Internal resistance comes from several physical sources inside the cell. The electrolyte has finite ionic conductivity, so ions moving between electrodes experience resistance. The electrode materials themselves have electronic resistance. The separator between electrodes adds resistance. Contact resistances at current collectors and terminals contribute too. As a battery ages, chemical changes such as electrolyte decomposition, electrode cracking, and the buildup of resistive films on electrode surfaces all increase the internal resistance.
Why does terminal voltage drop under load?
When current flows through the battery, Ohm's law demands a voltage drop of I times r across the internal resistance. This voltage is unavailable at the terminals. The more current is drawn, the larger the drop. At the extreme short-circuit condition (R = 0), the entire EMF is dropped internally and the terminal voltage falls to zero. This is why you should never short-circuit a battery.
What is a good value for internal resistance?
It depends entirely on the application. A fresh AA alkaline cell typically has 0.1 to 0.3 ohm. A quality 18650 lithium-ion cell has 0.02 to 0.08 ohm. A lead-acid car battery might be 0.005 to 0.02 ohm. For high-power applications the lower the better, but even 1 ohm is acceptable for a low-drain device. As a rule of thumb, once the internal resistance exceeds roughly 20% of the load resistance, efficiency and terminal voltage sag become significant.
How does temperature affect internal resistance?
Cold temperatures increase internal resistance significantly. At 0 degrees C, an alkaline battery may have double the internal resistance it has at 25 degrees C, which is why torch batteries fail in winter. Lithium-ion cells are less affected but still show higher internal resistance below freezing. At very high temperatures, internal resistance usually drops, but other degradation mechanisms accelerate, shortening battery life.
Can I connect batteries in parallel to reduce internal resistance?
Yes. When n identical batteries are connected in parallel, the combined internal resistance is r/n, just like parallel resistors. Two cells with 0.1 ohm each give a combined r of 0.05 ohm. The combined capacity also doubles. However, batteries in parallel should be matched in voltage and state of charge to avoid large circulating currents between them.
What is the maximum power transfer theorem and how does internal resistance relate?

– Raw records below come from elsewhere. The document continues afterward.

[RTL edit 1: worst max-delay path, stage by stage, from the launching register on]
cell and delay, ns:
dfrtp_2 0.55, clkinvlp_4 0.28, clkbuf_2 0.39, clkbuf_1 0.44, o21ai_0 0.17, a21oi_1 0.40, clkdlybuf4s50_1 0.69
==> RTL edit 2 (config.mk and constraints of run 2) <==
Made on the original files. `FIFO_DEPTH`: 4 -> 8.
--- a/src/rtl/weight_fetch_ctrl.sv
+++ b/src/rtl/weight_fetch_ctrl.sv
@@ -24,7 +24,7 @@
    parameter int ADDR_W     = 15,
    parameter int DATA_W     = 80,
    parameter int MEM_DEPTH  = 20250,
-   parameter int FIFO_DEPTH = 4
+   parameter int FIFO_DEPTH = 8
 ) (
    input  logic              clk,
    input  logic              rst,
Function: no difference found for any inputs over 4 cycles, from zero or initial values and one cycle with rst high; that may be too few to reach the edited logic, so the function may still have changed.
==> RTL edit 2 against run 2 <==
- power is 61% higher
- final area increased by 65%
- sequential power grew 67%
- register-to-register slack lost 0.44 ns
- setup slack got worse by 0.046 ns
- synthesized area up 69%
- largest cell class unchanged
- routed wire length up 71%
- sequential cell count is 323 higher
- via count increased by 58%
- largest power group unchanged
$ cat src/rtl/muldiv_unit.sv
// Iterative multiply/divide unit with HI/LO result registers.
// Radix-2 shift-add multiply and restoring divide on operand magnitudes, sign fix-up in a final cycle.
module muldiv_unit #(
  parameter int WIDTH = 32
) (
  input  logic             clk,
  input  logic             reset,
  input  logic             start,
  input  logic [1:0]       op,
  input  logic [WIDTH-1:0] a,
  input  logic [WIDTH-1:0] b,
  input  logic             cancel,
  input  logic             mthi,
  input  logic             mtlo,
  input  logic [WIDTH-1:0] wdata,
  output logic             busy,
  output logic             done,
  output logic             div_zero,
  output logic [WIDTH-1:0] hi,
  output logic [WIDTH-1:0] lo
);

  localparam int CW = $clog2(WIDTH + 1);
  localparam logic [CW-1:0] LAST = CW'(WIDTH);

  typedef enum logic [1:0] {
    IDLE = 2'd0,
    RUN  = 2'd1,
    FIX  = 2'd2
  } state_t;

  state_t           state_q, state_d;
  logic [CW-1:0]    cnt_q, cnt_d;
  logic [1:0]       op_q, op_d;
  logic [WIDTH-1:0] a_q, a_d;
  logic [WIDTH-1:0] b_q, b_d;
  logic [WIDTH-1:0] acc_hi_q, acc_hi_d;
  logic [WIDTH-1:0] acc_lo_q, acc_lo_d;
  logic [WIDTH-1:0] hi_q, hi_d;
  logic [WIDTH-1:0] lo_q, lo_d;
  logic             done_q, done_d;
  logic             div_zero_q, div_zero_d;

  logic               is_signed, is_div, sign_a, sign_b, b_zero;
  logic [WIDTH-1:0]   mag_a, mag_b, mul_addend, div_diff, q_fix, r_fix;
  logic [WIDTH:0]     mul_sum, div_part;
  logic               div_ge;
  logic [2*WIDTH-1:0] prod, prod_fix;

  // Operand decode and per-iteration arithmetic
  always_comb begin
    is_signed  = ~op_q[0];
    is_div     = op_q[1];
    sign_a     = is_signed & a_q[WIDTH-1];
    sign_b     = is_signed & b_q[WIDTH-1];
    b_zero     = (b_q == '0);
    mag_a      = sign_a ? -a_q : a_q;
    mag_b      = sign_b ? -b_q : b_q;
    mul_addend = acc_lo_q[0] ? mag_b : '0;
    mul_sum    = {1'b0, acc_hi_q} + {1'b0, mul_addend};
    div_part   = {acc_hi_q, acc_lo_q[WIDTH-1]};
    div_ge     = (div_part >= {1'b0, mag_b});
    // Remainder stays below the divisor, so the low WIDTH bits hold the difference.
    div_diff   = div_part[WIDTH-1:0] - mag_b;
    prod       = {acc_hi_q, acc_lo_q};
    prod_fix   = (sign_a ^ sign_b) ? -prod : prod;
    q_fix      = (sign_a ^ sign_b) ? -acc_lo_q : acc_lo_q;
    r_fix      = sign_a ? -acc_hi_q : acc_hi_q;
  end

  always_ff @(posedge clk) begin
    if (reset) begin
      state_q    <= IDLE;
      cnt_q      <= '0;
      op_q       <= '0;
      a_q        <= '0;
      b_q        <= '0;
      acc_hi_q   <= '0;
      acc_lo_q   <= '0;
      hi_q       <= '0;
      lo_q       <= '0;
      done_q     <= 1'b0;
      div_zero_q <= 1'b0;
    end else begin
      state_q    <= state_d;
      cnt_q      <= cnt_d;
      op_q       <= op_d;
      a_q        <= a_d;
      b_q        <= b_d;
      acc_hi_q   <= acc_hi_d;
      acc_lo_q   <= acc_lo_d;
      hi_q       <= hi_d;
      lo_q       <= lo_d;
      done_q     <= done_d;
      div_zero_q <= div_zero_d;
    end
  end

  always_comb begin
    state_d = state_q;
    case (state_q)
      IDLE:    if (start && !cancel) state_d = RUN;
      RUN: begin
        if (cancel)              state_d = IDLE;
        else if (cnt_q == LAST)  state_d = FIX;
      end
      FIX:     state_d = IDLE;
      default: state_d = IDLE;
    endcase
  end

  // Count 0 of RUN loads magnitudes; counts 1..WIDTH each retire one bit.
  always_comb begin
    cnt_d      = cnt_q;
    op_d       = op_q;
    a_d        = a_q;
    b_d        = b_q;
    acc_hi_d   = acc_hi_q;
    acc_lo_d   = acc_lo_q;
    hi_d       = hi_q;
    lo_d       = lo_q;
    done_d     = 1'b0;
    div_zero_d = 1'b0;
    case (state_q)
      IDLE: begin
        if (!cancel) begin
          if (start) begin
            a_d   = a;
            b_d   = b;
            op_d  = op;
            cnt_d = '0;
          end else begin
            if (mthi) hi_d = wdata;
            if (mtlo) lo_d = wdata;
          end
        end
      end
      RUN: begin
        if (!cancel) begin
          cnt_d = cnt_q + 1'b1;
          if (cnt_q == '0) begin
            acc_hi_d = '0;
            acc_lo_d = mag_a;
          end else if (is_div) begin
            acc_hi_d = div_ge ? div_diff : div_part[WIDTH-1:0];
            acc_lo_d = {acc_lo_q[WIDTH-2:0], div_ge};
          end else begin
            acc_hi_d = mul_sum[WIDTH:1];
            acc_lo_d = {mul_sum[0], acc_lo_q[WIDTH-1:1]};
          end
        end
      end
      FIX: begin
        if (!cancel) begin
          done_d = 1'b1;
          if (is_div) begin
            if (b_zero) begin
              hi_d       = a_q;
              lo_d       = '1;
              div_zero_d = 1'b1;
            end else begin
              hi_d = r_fix;
              lo_d = q_fix;
            end
          end else begin
            {hi_d, lo_d} = prod_fix;
          end
        end
      end
      default: ;
    endcase
  end

  always_comb begin
    busy     = ((state_q == RUN) && (cnt_q != '0)) || (state_q == FIX);
    done     = done_q;
    div_zero = div_zero_q;
    hi       = hi_q;
    lo       = lo_q;
  end

endmodule
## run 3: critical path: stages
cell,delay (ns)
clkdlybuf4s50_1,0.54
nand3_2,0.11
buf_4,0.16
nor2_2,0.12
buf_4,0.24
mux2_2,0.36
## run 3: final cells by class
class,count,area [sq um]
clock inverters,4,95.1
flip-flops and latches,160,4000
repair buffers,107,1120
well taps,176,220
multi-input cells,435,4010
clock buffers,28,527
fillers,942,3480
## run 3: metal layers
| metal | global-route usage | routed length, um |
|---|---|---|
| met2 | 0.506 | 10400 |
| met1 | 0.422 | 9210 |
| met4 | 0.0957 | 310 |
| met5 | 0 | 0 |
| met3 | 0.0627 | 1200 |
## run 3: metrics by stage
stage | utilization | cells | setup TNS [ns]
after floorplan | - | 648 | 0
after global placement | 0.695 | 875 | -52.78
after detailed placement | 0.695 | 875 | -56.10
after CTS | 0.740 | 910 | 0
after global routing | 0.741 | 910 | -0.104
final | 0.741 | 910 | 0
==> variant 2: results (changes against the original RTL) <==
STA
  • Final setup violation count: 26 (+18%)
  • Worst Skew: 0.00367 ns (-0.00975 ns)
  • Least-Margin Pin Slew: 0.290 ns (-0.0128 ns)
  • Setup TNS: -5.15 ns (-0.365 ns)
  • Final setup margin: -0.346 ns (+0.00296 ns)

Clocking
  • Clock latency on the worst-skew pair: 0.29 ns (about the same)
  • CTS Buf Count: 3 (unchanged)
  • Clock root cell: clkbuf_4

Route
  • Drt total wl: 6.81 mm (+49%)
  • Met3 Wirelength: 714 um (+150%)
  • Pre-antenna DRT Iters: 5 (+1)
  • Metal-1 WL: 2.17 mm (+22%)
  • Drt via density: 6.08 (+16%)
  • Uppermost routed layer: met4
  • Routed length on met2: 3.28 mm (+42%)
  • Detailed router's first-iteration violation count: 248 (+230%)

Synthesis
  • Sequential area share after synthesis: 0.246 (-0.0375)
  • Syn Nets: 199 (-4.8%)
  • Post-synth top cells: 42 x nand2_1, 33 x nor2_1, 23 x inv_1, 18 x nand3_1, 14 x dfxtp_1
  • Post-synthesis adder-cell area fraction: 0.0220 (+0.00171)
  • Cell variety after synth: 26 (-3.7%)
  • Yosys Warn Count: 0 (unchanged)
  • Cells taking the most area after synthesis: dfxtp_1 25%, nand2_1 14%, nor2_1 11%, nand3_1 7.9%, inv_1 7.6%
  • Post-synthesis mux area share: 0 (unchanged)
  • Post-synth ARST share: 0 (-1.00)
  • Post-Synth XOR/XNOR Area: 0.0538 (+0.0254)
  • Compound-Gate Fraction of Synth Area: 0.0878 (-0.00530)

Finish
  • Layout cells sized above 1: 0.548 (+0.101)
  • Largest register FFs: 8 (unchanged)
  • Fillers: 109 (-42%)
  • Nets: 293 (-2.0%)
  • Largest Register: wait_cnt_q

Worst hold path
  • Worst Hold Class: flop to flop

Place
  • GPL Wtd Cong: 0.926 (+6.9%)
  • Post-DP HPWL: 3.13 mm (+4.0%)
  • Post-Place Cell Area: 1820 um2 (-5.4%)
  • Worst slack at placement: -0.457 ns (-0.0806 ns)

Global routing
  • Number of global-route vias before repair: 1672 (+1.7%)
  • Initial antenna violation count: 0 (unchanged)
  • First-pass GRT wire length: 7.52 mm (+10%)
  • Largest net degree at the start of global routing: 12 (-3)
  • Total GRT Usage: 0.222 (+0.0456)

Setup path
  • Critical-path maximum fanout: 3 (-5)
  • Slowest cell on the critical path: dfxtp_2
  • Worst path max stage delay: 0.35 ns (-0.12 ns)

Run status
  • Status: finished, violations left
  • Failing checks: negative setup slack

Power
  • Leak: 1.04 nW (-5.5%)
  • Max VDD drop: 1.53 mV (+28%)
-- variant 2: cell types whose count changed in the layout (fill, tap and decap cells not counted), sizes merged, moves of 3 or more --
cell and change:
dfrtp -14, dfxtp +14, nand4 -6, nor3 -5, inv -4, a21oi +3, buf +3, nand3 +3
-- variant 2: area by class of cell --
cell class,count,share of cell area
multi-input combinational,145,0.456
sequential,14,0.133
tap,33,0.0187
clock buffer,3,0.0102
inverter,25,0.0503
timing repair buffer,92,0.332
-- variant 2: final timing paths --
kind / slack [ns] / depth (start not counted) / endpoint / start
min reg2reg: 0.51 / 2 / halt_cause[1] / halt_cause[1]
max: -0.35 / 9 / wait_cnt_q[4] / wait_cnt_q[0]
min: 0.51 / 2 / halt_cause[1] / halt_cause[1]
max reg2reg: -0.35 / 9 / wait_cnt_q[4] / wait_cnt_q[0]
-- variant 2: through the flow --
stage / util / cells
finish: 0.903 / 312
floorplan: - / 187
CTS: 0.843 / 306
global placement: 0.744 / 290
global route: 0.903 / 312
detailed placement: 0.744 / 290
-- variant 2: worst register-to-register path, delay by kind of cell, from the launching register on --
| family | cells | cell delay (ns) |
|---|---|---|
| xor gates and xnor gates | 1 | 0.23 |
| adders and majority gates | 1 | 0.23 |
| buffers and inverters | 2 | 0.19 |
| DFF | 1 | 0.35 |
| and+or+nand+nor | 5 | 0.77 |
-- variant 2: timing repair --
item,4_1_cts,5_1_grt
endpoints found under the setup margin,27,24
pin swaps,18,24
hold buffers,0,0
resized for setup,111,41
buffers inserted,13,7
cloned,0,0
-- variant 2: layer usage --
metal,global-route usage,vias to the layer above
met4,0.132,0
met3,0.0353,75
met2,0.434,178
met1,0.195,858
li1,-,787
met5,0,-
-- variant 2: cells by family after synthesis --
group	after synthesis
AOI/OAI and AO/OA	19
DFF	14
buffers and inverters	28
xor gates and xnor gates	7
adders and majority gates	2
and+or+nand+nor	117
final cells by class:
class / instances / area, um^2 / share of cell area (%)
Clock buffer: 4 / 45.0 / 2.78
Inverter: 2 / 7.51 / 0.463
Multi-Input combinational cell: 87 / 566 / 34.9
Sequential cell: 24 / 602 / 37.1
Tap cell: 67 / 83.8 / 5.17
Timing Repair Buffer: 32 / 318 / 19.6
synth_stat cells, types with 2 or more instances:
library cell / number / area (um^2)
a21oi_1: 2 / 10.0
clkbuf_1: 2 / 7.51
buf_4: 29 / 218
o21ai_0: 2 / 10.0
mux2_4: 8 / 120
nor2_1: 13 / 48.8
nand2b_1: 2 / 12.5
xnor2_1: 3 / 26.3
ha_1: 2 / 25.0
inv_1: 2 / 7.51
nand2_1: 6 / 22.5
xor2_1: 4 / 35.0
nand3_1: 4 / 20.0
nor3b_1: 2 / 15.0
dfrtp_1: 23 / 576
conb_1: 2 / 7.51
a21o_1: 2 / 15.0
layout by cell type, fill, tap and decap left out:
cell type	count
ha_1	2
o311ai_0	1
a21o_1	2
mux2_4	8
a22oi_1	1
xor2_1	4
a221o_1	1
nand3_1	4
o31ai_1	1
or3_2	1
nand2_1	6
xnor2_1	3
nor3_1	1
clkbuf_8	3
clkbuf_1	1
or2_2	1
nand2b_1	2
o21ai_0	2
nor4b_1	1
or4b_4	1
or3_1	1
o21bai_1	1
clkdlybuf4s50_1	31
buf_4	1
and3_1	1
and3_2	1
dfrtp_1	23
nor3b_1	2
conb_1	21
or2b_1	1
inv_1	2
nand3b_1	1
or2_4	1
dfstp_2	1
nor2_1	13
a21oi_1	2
**src/rtl/cla_arb_pkg.sv**
```systemverilog
// ----------------------------------------------------------------------------
// cla_arb_pkg
// Shared types and constants for the two-requester carry-lookahead adder
// arbiter.
//   W             : operand width, fixed by the attached adder.
//   req_id_t      : requester identifier (0 or 1).
//   pipe_entry_t  : per-stage tag that follows an operation through the adder
//                   latency {valid, id, a_msb, beff_msb}.
//   fifo_entry_t  : buffered response {sum, cout, ovf}.
//   signed_ovf()  : two's-complement overflow from operand and result sign bits.
// ----------------------------------------------------------------------------
package cla_arb_pkg;

    localparam int W = 32;

    typedef logic req_id_t;

    typedef struct packed {
        logic    valid;
        req_id_t id;
        logic    a_msb;
        logic    beff_msb;
    } pipe_entry_t;

    typedef struct packed {
        logic [W-1:0] sum;
        logic         cout;
        logic         ovf;
    } fifo_entry_t;

    // Overflow happens only when both effective operands share a sign and the
    // result sign differs from it.
    function automatic logic signed_ovf(input logic a_msb,
                                        input logic beff_msb,
                                        input logic sum_msb);
        return (a_msb == beff_msb) && (sum_msb != a_msb);
    endfunction

endpackage

```
**src/rtl/cla_arb_rsp_fifo.sv**
```systemverilog
// ----------------------------------------------------------------------------
// cla_arb_rsp_fifo
// Per-requester response FIFO. Occupancy is exported so the arbiter can issue
// only when a slot is guaranteed for every outstanding result.
// Ports:
//   clk, rst   : clock, synchronous active-high reset
//   push       : write push_data (ignored when full and not popping)
//   push_data  : response entry to store
//   pop        : remove the head entry (ignored when empty)
//   head       : head entry, don't-care when empty
//   not_empty  : at least one entry stored
//   count      : number of stored entries, 0..FDEPTH
// ----------------------------------------------------------------------------
module cla_arb_rsp_fifo
    import cla_arb_pkg::*;
#(
    parameter int FDEPTH = 4
) (
    input  logic                      clk,
    input  logic                      rst,
    input  logic                      push,
    input  fifo_entry_t               push_data,
    input  logic                      pop,
    output fifo_entry_t               head,
    output logic                      not_empty,
    output logic [$clog2(FDEPTH):0]   count
);

    localparam int AW = $clog2(FDEPTH);
    localparam int CW = AW + 1;

    fifo_entry_t   mem [FDEPTH];
    logic [AW-1:0] wr_ptr;
    logic [AW-1:0] rd_ptr;
    logic          full;
    logic          do_push;
    logic          do_pop;

    assign full      = (count == CW'(FDEPTH));
    assign not_empty = (count != '0);
    assign do_pop    = pop && not_empty;
    // A full FIFO still accepts a push when the head leaves in the same cycle.
    assign do_push   = push && (!full || do_pop);

    // NOTE: state registers use non-blocking assignments so every flop samples
    // the pre-edge values of its neighbours, independent of block order.
    always_ff @(posedge clk) begin
        if (rst) begin
            wr_ptr <= '0;
            rd_ptr <= '0;
            count  <= '0;
        end else begin
            // Power-of-two depth: pointers wrap by natural overflow.
            if (do_push) wr_ptr <= wr_ptr + 1'b1;
            if (do_pop)  rd_ptr <= rd_ptr + 1'b1;
            case ({do_push, do_pop})
                2'b10:   count <= count + 1'b1;
                2'b01:   count <= count - 1'b1;
                default: count <= count;
            endcase
        end
    end

    // NOTE: the storage array is deliberately not reset; count gates its use,
    // and leaving it reset-free lets it map onto plain RAM/flops without a
    // reset tree.
    always_ff @(posedge clk) begin
        if (do_push) mem[wr_ptr] <= push_data;
    end

    assign head = mem[rd_ptr];

    // The issue credit check must make this impossible; a push here is lost.
    push_never_full : assert property (@(posedge clk) disable iff (rst)
                                       !(push && full && !pop));

endmodule

```
**src/rtl/cla_add_arbiter.sv**
```systemverilog
// ----------------------------------------------------------------------------
// cla_add_arbiter
// Round-robin scheduler sharing one pipelined carry-lookahead adder/subtractor
// between two requesters. Each grant registers operands toward the adder and
// tags a tracking pipe of LAT stages; when the tag leaves the pipe the adder
// result is captured into the owner's response FIFO. A requester issues only
// while its buffered plus in-flight results fit in its FIFO, so no result is
// ever dropped.
//
// Parameters: LAT (adder latency, >= 1), FDEPTH (FIFO depth, power of two >= 2)
// Ports:
//   clk, rst          : clock, synchronous active-high reset
//   req_valid/ready   : per-requester issue handshake (ready is combinational)
//   req_a, req_b      : operands, requester r at [r*W +: W]
//   req_sub           : 1 = A-B, 0 = A+B
//   add_a/add_b/add_cin : registered operands and carry-in to the adder
//   add_sum/add_cout  : adder result, valid LAT cycles after the handshake
//   rsp_valid/ready   : per-requester response FIFO handshake
//   rsp_sum/cout/ovf  : head-of-FIFO response per requester
// Optional (macro CLA_ARB_PERF_EN):
//   perf_issue        : total grants, wrapping
//   perf_conflict     : cycles with both requesters valid and one refused
//   perf_credit_stall : requester valid but out of FIFO credit
// ----------------------------------------------------------------------------
module cla_add_arbiter
    import cla_arb_pkg::*;
#(
    parameter int LAT    = 6,
    parameter int FDEPTH = 4
) (
    input  logic [0:0]      clk,
    input  logic            rst,
    input  logic [1:0]      req_valid,
    output logic [1:0]      req_ready,
    input  logic [2*W-1:0]  req_a,
    input  logic [2*W-1:0]  req_b,
    input  logic [1:0]      req_sub,
    output logic [W-1:0]    add_a,
    output logic [W-1:0]    add_b,
    output logic            add_cin,
    input  logic [W-1:0]    add_sum,
    input  logic            add_cout,
    output logic [1:0]      rsp_valid,
    input  logic [1:0]      rsp_ready,
    output logic [2*W-1:0]  rsp_sum,
    output logic [1:0]      rsp_cout,
    output logic [1:0]      rsp_ovf
`ifdef CLA_ARB_PERF_EN
    ,
    output logic [31:0]     perf_issue,
    output logic [31:0]     perf_conflict,
    output logic [1:0]      perf_credit_stall
`endif
);

    localparam int CW = $clog2(FDEPTH) + 1;
    localparam logic [CW:0] CREDITS = (CW + 1)'(FDEPTH);

    pipe_entry_t   pipe [LAT];
    logic [CW-1:0] fifo_count [2];
    logic [CW-1:0] inflight   [2];
    logic [1:0]    credit_ok;
    logic [1:0]    eligible;
    logic [1:0]    grant;
    logic          rr_ptr;
    req_id_t       gnt_id;
    logic [W-1:0]  sel_a;
    logic [W-1:0]  sel_b;
    logic          sel_sub;
    pipe_entry_t   tail;
    fifo_entry_t   ret_entry;
    logic [1:0]    push;

    // ------------------------------------------------------------------
    // Credit: buffered results plus results still inside the adder must
    // fit in the FIFO before another operation may be issued.
    // ------------------------------------------------------------------
    // NOTE: every combinational output gets a default before any condition so
    // no path leaves it unassigned, which would infer a latch.
    always_comb begin
        for (int r = 0; r < 2; r++) begin
            inflight[r] = '0;
            for (int s = 0; s < LAT; s++) begin
                if (pipe[s].valid && (pipe[s].id == r[0])) begin
                    inflight[r] = inflight[r] + 1'b1;
                end
            end
            credit_ok[r] = ({1'b0, fifo_count[r]} + {1'b0, inflight[r]}) < CREDITS;
        end
    end

    assign eligible = req_valid & credit_ok;

    // Contention goes to the pointer's requester; a lone eligible requester
    // is served without disturbing the pointer.
    always_comb begin
        grant = 2'b00;
        if (eligible == 2'b11) begin
            grant[rr_ptr] = 1'b1;
        end else begin
            grant = eligible;
        end
    end

    assign req_ready = grant;
    assign gnt_id    = grant[1];
    assign sel_a     = gnt_id ? req_a[2*W-1:W] : req_a[W-1:0];
    assign sel_b     = gnt_id ? req_b[2*W-1:W] : req_b[W-1:0];
    assign sel_sub   = req_sub[gnt_id];

    // ------------------------------------------------------------------
    // Issue registers and the tracking pipe. The pipe never stalls: a
    // result is always accepted because credit was reserved at issue.
    // ------------------------------------------------------------------
    always_ff @(posedge clk) begin
        if (rst) begin
            add_a   <= '0;
            add_b   <= '0;
            add_cin <= 1'b0;
            rr_ptr  <= 1'b0;
            for (int s = 0; s < LAT; s++) begin
                pipe[s] <= '0;
            end
        end else begin
            if (|grant) begin
                add_a   <= sel_a;
                add_b   <= sel_b;
                add_cin <= sel_sub;
            end
            if (eligible == 2'b11) begin
                rr_ptr <= ~rr_ptr;
            end
            // Subtraction is a + ~b + 1 inside the adder, so the effective
            // B sign is the inverted raw sign.
            pipe[0] <= '{valid:    |grant,
                         id:       gnt_id,
                         a_msb:    sel_a[W-1],
                         beff_msb: sel_b[W-1] ^ sel_sub};
            for (int s = 1; s < LAT; s++) begin
                pipe[s] <= pipe[s-1];
            end
        end
    end

    // ------------------------------------------------------------------
    // Retire: the tag leaves the pipe in the same cycle the adder presents
    // the matching result.
    // ------------------------------------------------------------------
    assign tail      = pipe[LAT-1];
    assign ret_entry = '{sum:  add_sum,
                         cout: add_cout,
                         ovf:  signed_ovf(tail.a_msb, tail.beff_msb, add_sum[W-1])};
    assign push      = {tail.valid && tail.id, tail.valid && !tail.id};

    for (genvar r = 0; r < 2; r++) begin : g_rsp
        fifo_entry_t head;

        cla_arb_rsp_fifo #(
            .FDEPTH (FDEPTH)
        ) u_fifo (
            .clk       (clk),
            .rst       (rst),
            .push      (push[r]),
            .push_data (ret_entry),
            .pop       (rsp_ready[r]),
            .head      (head),
            .not_empty (rsp_valid[r]),
            .count     (fifo_count[r])
        );

        assign rsp_sum[r*W +: W] = head.sum;
        assign rsp_cout[r]       = head.cout;
        assign rsp_ovf[r]        = head.ovf;
    end

`ifdef CLA_ARB_PERF_EN
    // ------------------------------------------------------------------
    // Performance counters.
    // ------------------------------------------------------------------
    always_ff @(posedge clk) begin
        if (rst) begin
            perf_issue    <= '0;
            perf_conflict <= '0;
        end else begin
            if (|grant) begin
                perf_issue <= perf_issue + 32'd1;
            end
            if ((req_valid == 2'b11) && (grant != 2'b11)) begin
                perf_conflict <= perf_conflict + 32'd1;
            end
        end
    end

    assign perf_credit_stall = req_valid & ~credit_ok;
`endif

endmodule

```
**config.mk**
```make
export PLATFORM = sky130hd
export DESIGN_NAME = fadd_issue
export DESIGN_NICKNAME = d
export VERILOG_FILES = /design/src/rtl/fadd_issue.sv
export SDC_FILE = /design/constraint.sdc
export NUM_CORES = 1
export LEC_CHECK = 0
export BUFFER_PORTS_ARGS = -buffer_cell sky130_fd_sc_hd__buf_2
export CAP_MARGIN = 20
export CORE_ASPECT_RATIO = 0.6
export CORE_MARGIN = 5
export CORE_UTILIZATION = 44
export DETAILED_ROUTE_END_ITERATION = 12
export MAX_ROUTING_LAYER = met4
export PLACE_DENSITY = 0.78
export SYNTH_ARGS = -nofsm -noshare
export SYNTH_HDL_FRONTEND = slang
export SYNTH_SLANG_ARGS = --single-unit
```
**constraint.sdc**
```tcl
create_clock -name clk -period 3.7 [get_ports clk]
set_input_delay 0 -clock clk [delete_from_list [all_inputs] [get_ports clk]]
set_output_delay 0 -clock clk [all_outputs]
set_load 0.01 [all_outputs]
```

Maximum power is delivered to the load when the load resistance equals the source internal resistance (R = r). At that point, efficiency is exactly 50% since equal power is dissipated internally and in the load. For power delivery you want R much greater than r to keep efficiency high. For maximum power transfer (important in signal circuits and antennas) you match R to r. These two goals are in opposition, so the right choice depends on whether you need efficiency or maximum power.